Why don't you use their Python API? From what I see, you can do all of this with the python library. Also, there are already some people on Github that have messed around with the API. Here is one and another.
Getting the following error:
Traceback (most recent call last):
File "stack.py", line 31, in ?
print >> out, "%s" % escape(p) File
"/usr/lib/python2.4/cgi.py", line
1039, in escape
s = s.replace("&", "&") # Must be done first! TypeError: 'NoneType'
object is not callable
For the following code:
import urllib2
from cgi import escape # Important!
from BeautifulSoup import BeautifulSoup
def is_talk_anchor(tag):
return tag.name == "a" and tag.findParent("dt", "thumbnail")
def talk_description(tag):
return tag.name == "p" and tag.findParent("h3")
links = []
desc = []
for pagenum in xrange(1, 5):
soup = BeautifulSoup(urllib2.urlopen("http://www.ted.com/talks?page=%d" % pagenum))
links.extend(soup.findAll(is_talk_anchor))
page = BeautifulSoup(urllib2.urlopen("http://www.ted.com/talks/arvind_gupta_turning_trash_into_toys_for_learning.html"))
desc.extend(soup.findAll(talk_description))
out = open("test.html", "w")
print >>out, """<html><head><title>TED Talks Index</title></head>
<body>
<table>
<tr><th>#</th><th>Name</th><th>URL</th><th>Description</th></tr>"""
for x, a in enumerate(links):
print >> out, "<tr><td>%d</td><td>%s</td><td>http://www.ted.com%s</td>" % (x + 1, escape(a["title"]), escape(a["href"]))
for y, p in enumerate(page):
print >> out, "<td>%s</td>" % escape(p)
print >>out, "</tr></table>"
I think the issue is with % escape(p). I'm trying to take the contents of that <p> out. Am I not supposed to use escape?
Also having an issue with the line:
page = BeautifulSoup(urllib2.urlopen("%s") % a["href"])
That's what I want to do, but again running into errors and wondering if there's an alternate way of doing it. Just trying to collect the links I found from previous lines and run it through BeautifulSoup again.
You have to investigate (using pdb) why one of your links is returned as None instance.

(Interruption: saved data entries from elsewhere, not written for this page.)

**config.mk**
```make
export PLATFORM = sky130hd
export DESIGN_NAME = alu_pipe
export DESIGN_NICKNAME = d
export VERILOG_FILES = /design/src/rtl/alu_pkg.sv /design/src/rtl/alu_pipe_comb.sv /design/src/rtl/alu_pipe.sv
export SDC_FILE = /design/constraint.sdc
export NUM_CORES = 1
export LEC_CHECK = 0
export ABC_CLOCK_PERIOD_IN_PS = 2100
export BUFFER_PORTS_ARGS = -buffer_cell sky130_fd_sc_hd__buf_2
export CAP_MARGIN = 5
export CORE_UTILIZATION = 50
export CTS_BUF_LIST = sky130_fd_sc_hd__clkbuf_8 sky130_fd_sc_hd__clkbuf_16
export CTS_CLUSTER_DIAMETER = 40
export CTS_CLUSTER_SIZE = 14
export DETAILED_ROUTE_END_ITERATION = 6
export PLACE_DENSITY = 0.76
export SYNTH_ARGS = -nofsm -noshare
export SYNTH_HDL_FRONTEND = slang
export SYNTH_HIERARCHICAL = 1
export SYNTH_SLANG_ARGS = --single-unit
```
**constraint.sdc**
```tcl
create_clock -name clk -period 2.1 [get_ports clk]
set_clock_uncertainty 0.2 [all_clocks]
set_input_delay 0.105 -clock clk [delete_from_list [all_inputs] [get_ports clk]]
set_output_delay 0.105 -clock clk [all_outputs]
set_load 0.02 [all_outputs]
```
**src/rtl/alu_pkg.sv**
```systemverilog
// Shared definitions for alu_pipe: opcode encoding, FSM states and flag-bit positions.
package alu_pkg;

  // Opcode encoding; 12-15 are reserved and behave as undefined ops.
  localparam logic [3:0] OpAdd  = 4'd0;
  localparam logic [3:0] OpSub  = 4'd1;
  localparam logic [3:0] OpCmp  = 4'd2;
  localparam logic [3:0] OpCmpr = 4'd3;
  localparam logic [3:0] OpAnd  = 4'd4;
  localparam logic [3:0] OpOr   = 4'd5;
  localparam logic [3:0] OpXor  = 4'd6;
  localparam logic [3:0] OpNot  = 4'd7;
  localparam logic [3:0] OpLsh  = 4'd8;
  localparam logic [3:0] OpRsh  = 4'd9;
  localparam logic [3:0] OpArsh = 4'd10;
  localparam logic [3:0] OpMul  = 4'd11;

  typedef enum logic [0:0] {
    StIdle,
    StMulBusy
  } state_e;

  // Bit positions inside the packed 4-bit flag vector.
  localparam int unsigned FlagIdx = 0;
  localparam int unsigned LowIdx  = 1;
  localparam int unsigned NegIdx  = 2;
  localparam int unsigned ZeroIdx = 3;

endpackage

```
**src/rtl/alu_pipe_comb.sv**
```systemverilog
// Combinational result/flag evaluator for every single-cycle alu_pipe op.
// MUL and reserved opcodes yield c=0 with all flags clear.
module alu_pipe_comb
  import alu_pkg::*;
#(
  parameter int unsigned WIDTH = 16
) (
  input  logic [WIDTH-1:0] a,
  input  logic [WIDTH-1:0] b,
  input  logic [3:0]       opcode,
  output logic [WIDTH-1:0] c,
  output logic [3:0]       flags
);

  localparam int unsigned SHW = $clog2(WIDTH);

  logic [WIDTH:0]   sum;
  logic [WIDTH:0]   diff;
  logic [WIDTH-1:0] neg_b;
  logic [SHW-1:0]   sh;
  logic             sh_big;

  assign sum    = {1'b0, a} + {1'b0, b};
  assign diff   = {1'b0, a} - {1'b0, b};
  assign neg_b  = -b;
  assign sh     = a[SHW-1:0];
  // WIDTH is a power of two, so any set bit above the count field means a >= WIDTH.
  assign sh_big = |a[WIDTH-1:SHW];

  // Decode the opcode into a result and its flags; unlisted flags stay 0.
  always_comb begin
    c     = '0;
    flags = '0;
    case (opcode)
      OpAdd: begin
        c                = sum[WIDTH-1:0];
        flags[FlagIdx]   = (a[WIDTH-1] == b[WIDTH-1]) && (c[WIDTH-1] != a[WIDTH-1]);
        flags[LowIdx]    = sum[WIDTH];
        flags[NegIdx]    = c[WIDTH-1];
        flags[ZeroIdx]   = (c == '0);
      end
      OpSub: begin
        c                = diff[WIDTH-1:0];
        // Overflow judged as the addition a + (-b).
        flags[FlagIdx]   = (a[WIDTH-1] == neg_b[WIDTH-1]) && (c[WIDTH-1] != a[WIDTH-1]);
        flags[LowIdx]    = diff[WIDTH];
        flags[NegIdx]    = c[WIDTH-1];
        flags[ZeroIdx]   = (a == b);
      end
      OpCmp: begin
        flags[LowIdx]    = a < b;
        flags[NegIdx]    = $signed(a) < $signed(b);
        flags[ZeroIdx]   = (a == b);
      end
      OpCmpr: begin
        flags[LowIdx]    = b < a;
        flags[NegIdx]    = $signed(b) < $signed(a);
        flags[ZeroIdx]   = (a == b);
      end
      OpAnd, OpOr, OpXor, OpNot: begin
        unique case (opcode)
          OpAnd:   c = a & b;
          OpOr:    c = a | b;
          OpXor:   c = a ^ b;
          default: c = ~a;
        endcase
        flags[NegIdx]    = c[WIDTH-1];
        flags[ZeroIdx]   = (c == '0);
      end
      OpLsh: begin
        c                = sh_big ? '0 : (b << sh);
        flags[ZeroIdx]   = (c == '0);
      end
      OpRsh: begin
        c                = sh_big ? '0 : (b >> sh);
        flags[ZeroIdx]   = (c == '0);
      end
      OpArsh: begin
        c                = sh_big ? {WIDTH{b[WIDTH-1]}} : WIDTH'($signed(b) >>> sh);
        flags[ZeroIdx]   = (c == '0);
      end
      default: begin
        c     = '0;
        flags = '0;
      end
    endcase
  end

endmodule

```
**src/rtl/alu_pipe.sv**
```systemverilog
// Registered ALU with valid/ready handshakes on both sides.
// Optional multi-cycle shift-add MUL is compiled in when ALU_PIPE_MUL_EN is defined;
// otherwise MUL behaves as an undefined opcode (c=0, flags 0, one cycle).
module alu_pipe
  import alu_pkg::*;
#(
  parameter int unsigned WIDTH = 16
) (
  input  logic             clk,
  input  logic             rst_n,
  input  logic             in_valid,
  output logic             in_ready,
  input  logic [WIDTH-1:0] a,
  input  logic [WIDTH-1:0] b,
  input  logic [3:0]       opcode,
  output logic             out_valid,
  input  logic             out_ready,
  output logic [WIDTH-1:0] c,
  output logic             flag,
  output logic             low,
  output logic             negative,
  output logic             zero
);

  localparam int unsigned SHW = $clog2(WIDTH);

  logic [WIDTH-1:0] alu_c;
  logic [3:0]       alu_flags;
  logic [WIDTH-1:0] c_q;
  logic [3:0]       flags_q;
  logic             out_valid_q;
  logic             accept;

  alu_pipe_comb #(
    .WIDTH (WIDTH)
  ) u_comb (
    .a      (a),
    .b      (b),
    .opcode (opcode),
    .c      (alu_c),
    .flags  (alu_flags)
  );

`ifdef ALU_PIPE_MUL_EN
  localparam logic [SHW-1:0] LastStep = SHW'(WIDTH - 1);

  state_e             state_q;
  logic [SHW-1:0]     count_q;
  logic [2*WIDTH-1:0] mcand_q;
  logic [2*WIDTH-1:0] acc_q;
  logic [WIDTH-1:0]   mplier_q;
  logic [2*WIDTH-1:0] acc_step;
  logic [3:0]         mul_flags;

  assign in_ready = (state_q == StIdle) && (!out_valid_q || out_ready);
  assign acc_step = acc_q + (mplier_q[0] ? mcand_q : '0);

  // Flags for the product as it stands after the current shift-add step.
  always_comb begin
    mul_flags          = '0;
    mul_flags[FlagIdx] = |acc_step[2*WIDTH-1:WIDTH];
    mul_flags[NegIdx]  = acc_step[WIDTH-1];
    mul_flags[ZeroIdx] = (acc_step[WIDTH-1:0] == '0);
  end
`else
  assign in_ready = !out_valid_q || out_ready;
`endif

  assign accept = in_valid && in_ready;

  // Control FSM, multiplier datapath and output register.
  always_ff @(posedge clk or negedge rst_n) begin
    if (!rst_n) begin
      c_q         <= '0;
      flags_q     <= '0;
      out_valid_q <= 1'b0;
`ifdef ALU_PIPE_MUL_EN
      state_q     <= StIdle;
      count_q     <= '0;
      mcand_q     <= '0;
      acc_q       <= '0;
      mplier_q    <= '0;
`endif
    end else begin
      if (out_valid_q && out_ready) begin
        out_valid_q <= 1'b0;
      end
`ifdef ALU_PIPE_MUL_EN
      unique case (state_q)
        StIdle: begin
          if (accept) begin
            if (opcode == OpMul) begin
              state_q  <= StMulBusy;
              count_q  <= '0;
              acc_q    <= '0;
              mcand_q  <= {{WIDTH{1'b0}}, a};
              mplier_q <= b;
            end else begin
              c_q         <= alu_c;
              flags_q     <= alu_flags;
              out_valid_q <= 1'b1;
            end
          end
        end
        StMulBusy: begin
          acc_q    <= acc_step;
          mcand_q  <= mcand_q << 1;
          mplier_q <= mplier_q >> 1;
          count_q  <= count_q + SHW'(1);
          if (count_q == LastStep) begin
            c_q         <= acc_step[WIDTH-1:0];
            flags_q     <= mul_flags;
            out_valid_q <= 1'b1;
            state_q     <= StIdle;
          end
        end
        default: state_q <= StIdle;
      endcase
`else
      if (accept) begin
        c_q         <= alu_c;
        flags_q     <= alu_flags;
        out_valid_q <= 1'b1;
      end
`endif
    end
  end

  assign out_valid = out_valid_q;
  assign c         = c_q;
  assign flag      = flags_q[FlagIdx];
  assign low       = flags_q[LowIdx];
  assign negative  = flags_q[NegIdx];
  assign zero      = flags_q[ZeroIdx];

endmodule

```
==> results of run 1 <==
[per-stage QoR]
| stage | instance area [µm²] | hold slack, ns | cells | worst slack, ns | setup TNS (ns) |
|---|---|---|---|---|---|
| after floorplan | 6870 | -0.391 | 866 | -0.885 | -8.53 |
| after global placement | 9670 | -0.142 | 1388 | -0.999 | -15.06 |
| after CTS | 10700 | 0.104 | 1416 | -0.629 | -7.52 |
| after detailed placement | 9670 | -0.135 | 1388 | -1.11 | -16.25 |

In particular: the traceback is self-speaking. The escape() is called with None. So you have to investigate which argument is None...it's one of of your items in 'links'. So why is one of your items None?
Likely because one of your calls to
def is_talk_anchor(tag):
return tag.name == "a" and tag.findParent("dt", "thumbnail")

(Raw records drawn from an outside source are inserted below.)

**src/rtl/axi4_stream_fifo.sv**
```systemverilog
// AXI4-Stream FIFO carrying {last, data}, with fill level and almost-full flag.
// Optional packet mode (output held until a whole packet is stored): define AXI4_STREAM_FIFO_PACKET_MODE_EN.
module axi4_stream_fifo #(
  parameter int DATA_SIZE         = 32,
  parameter int DEPTH             = 16,
  parameter int ALMOST_FULL_LEVEL = DEPTH - 2
) (
  input  logic                       clk,
  input  logic                       resetn,
  input  logic [DATA_SIZE-1:0]       read_data,
  input  logic                       read_data_last,
  input  logic                       read_data_valid,
  output logic                       read_data_ready,
  output logic [DATA_SIZE-1:0]       write_data,
  output logic                       write_data_last,
  output logic                       write_data_valid,
  input  logic                       write_data_ready,
  output logic [$clog2(DEPTH+1)-1:0] level,
  output logic                       almost_full
);
  localparam int AW = $clog2(DEPTH);
  localparam int PW = AW + 1;
  localparam int LW = $clog2(DEPTH + 1);
  localparam int EW = DATA_SIZE + 1;
  localparam logic [LW-1:0] AF_THRESH = LW'(ALMOST_FULL_LEVEL);

  logic [EW-1:0] mem [DEPTH];
  logic [EW-1:0] mem_q;
  logic [EW-1:0] bypass_data_reg;
  logic          bypass_reg;
  logic [EW-1:0] head;
  logic [PW-1:0] wr_ptr_reg, wr_ptr_next;
  logic [PW-1:0] rd_ptr_reg, rd_ptr_next;
  logic          ready_reg;
  logic          full_next;
  logic          push, pop, empty;
  logic          head_is_new;

  assign push  = read_data_valid & ready_reg;
  assign pop   = write_data_valid & write_data_ready;
  assign empty = (wr_ptr_reg == rd_ptr_reg);

  always_comb begin
    wr_ptr_next = wr_ptr_reg + {{(PW-1){1'b0}}, push};
    rd_ptr_next = rd_ptr_reg + {{(PW-1){1'b0}}, pop};
    full_next   = (wr_ptr_next[AW-1:0] == rd_ptr_next[AW-1:0]) &&
                  (wr_ptr_next[AW] != rd_ptr_next[AW]);
  end

  // The word being written becomes the head when the FIFO drains to exactly it.
  assign head_is_new = push && (wr_ptr_reg == rd_ptr_next);

  // Plain RAM with registered read; a same-cycle write to the head is forwarded separately.
  always_ff @(posedge clk) begin
    if (push) begin
      mem[wr_ptr_reg[AW-1:0]] <= {read_data_last, read_data};
    end
    mem_q <= mem[rd_ptr_next[AW-1:0]];
  end

  always_ff @(posedge clk) begin
    bypass_data_reg <= {read_data_last, read_data};
  end

  always_ff @(posedge clk) begin
    if (!resetn) begin
      wr_ptr_reg <= '0;
      rd_ptr_reg <= '0;
      ready_reg  <= 1'b0;
      bypass_reg <= 1'b0;
    end else begin
      wr_ptr_reg <= wr_ptr_next;
      rd_ptr_reg <= rd_ptr_next;
      ready_reg  <= !full_next;
      bypass_reg <= head_is_new;
    end
  end

  assign head            = bypass_reg ? bypass_data_reg : mem_q;
  assign write_data      = head[DATA_SIZE-1:0];
  assign write_data_last = head[DATA_SIZE];
  assign read_data_ready = ready_reg;
  assign level           = LW'(wr_ptr_reg - rd_ptr_reg);
  assign almost_full     = (level >= AF_THRESH);

`ifdef AXI4_STREAM_FIFO_PACKET_MODE_EN
  logic          full;
  logic [LW-1:0] pkt_count_reg, pkt_count_next;
  logic          push_last, pop_last;

  assign full      = (wr_ptr_reg[AW-1:0] == rd_ptr_reg[AW-1:0]) &&
                     (wr_ptr_reg[AW] != rd_ptr_reg[AW]);
  assign push_last = push & read_data_last;
  assign pop_last  = pop & write_data_last;

  always_comb begin
    pkt_count_next = pkt_count_reg;
    if (push_last && !pop_last) begin
      pkt_count_next = pkt_count_reg + LW'(1);
    end else if (!push_last && pop_last) begin
      pkt_count_next = pkt_count_reg - LW'(1);
    end
  end

  always_ff @(posedge clk) begin
    if (!resetn) begin
      pkt_count_reg <= '0;
    end else begin
      pkt_count_reg <= pkt_count_next;
    end
  end

  // A full FIFO releases data even without a stored last, so oversize packets cannot deadlock.
  assign write_data_valid = !empty && ((pkt_count_reg != '0) || full);
`else
  assign write_data_valid = !empty;
`endif

endmodule

```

returns None because tag.findParent("dt", "thumbnail") returns None (due to your given HTML input).
So you have to check or filter your items in 'links' for None (or adjust your parser code above) in order to pickup only existing links according to your needs.
And please read your tracebacks carefully and think about what the problem might be - tracebacks are very helpful and provide you with valuable information about your problem.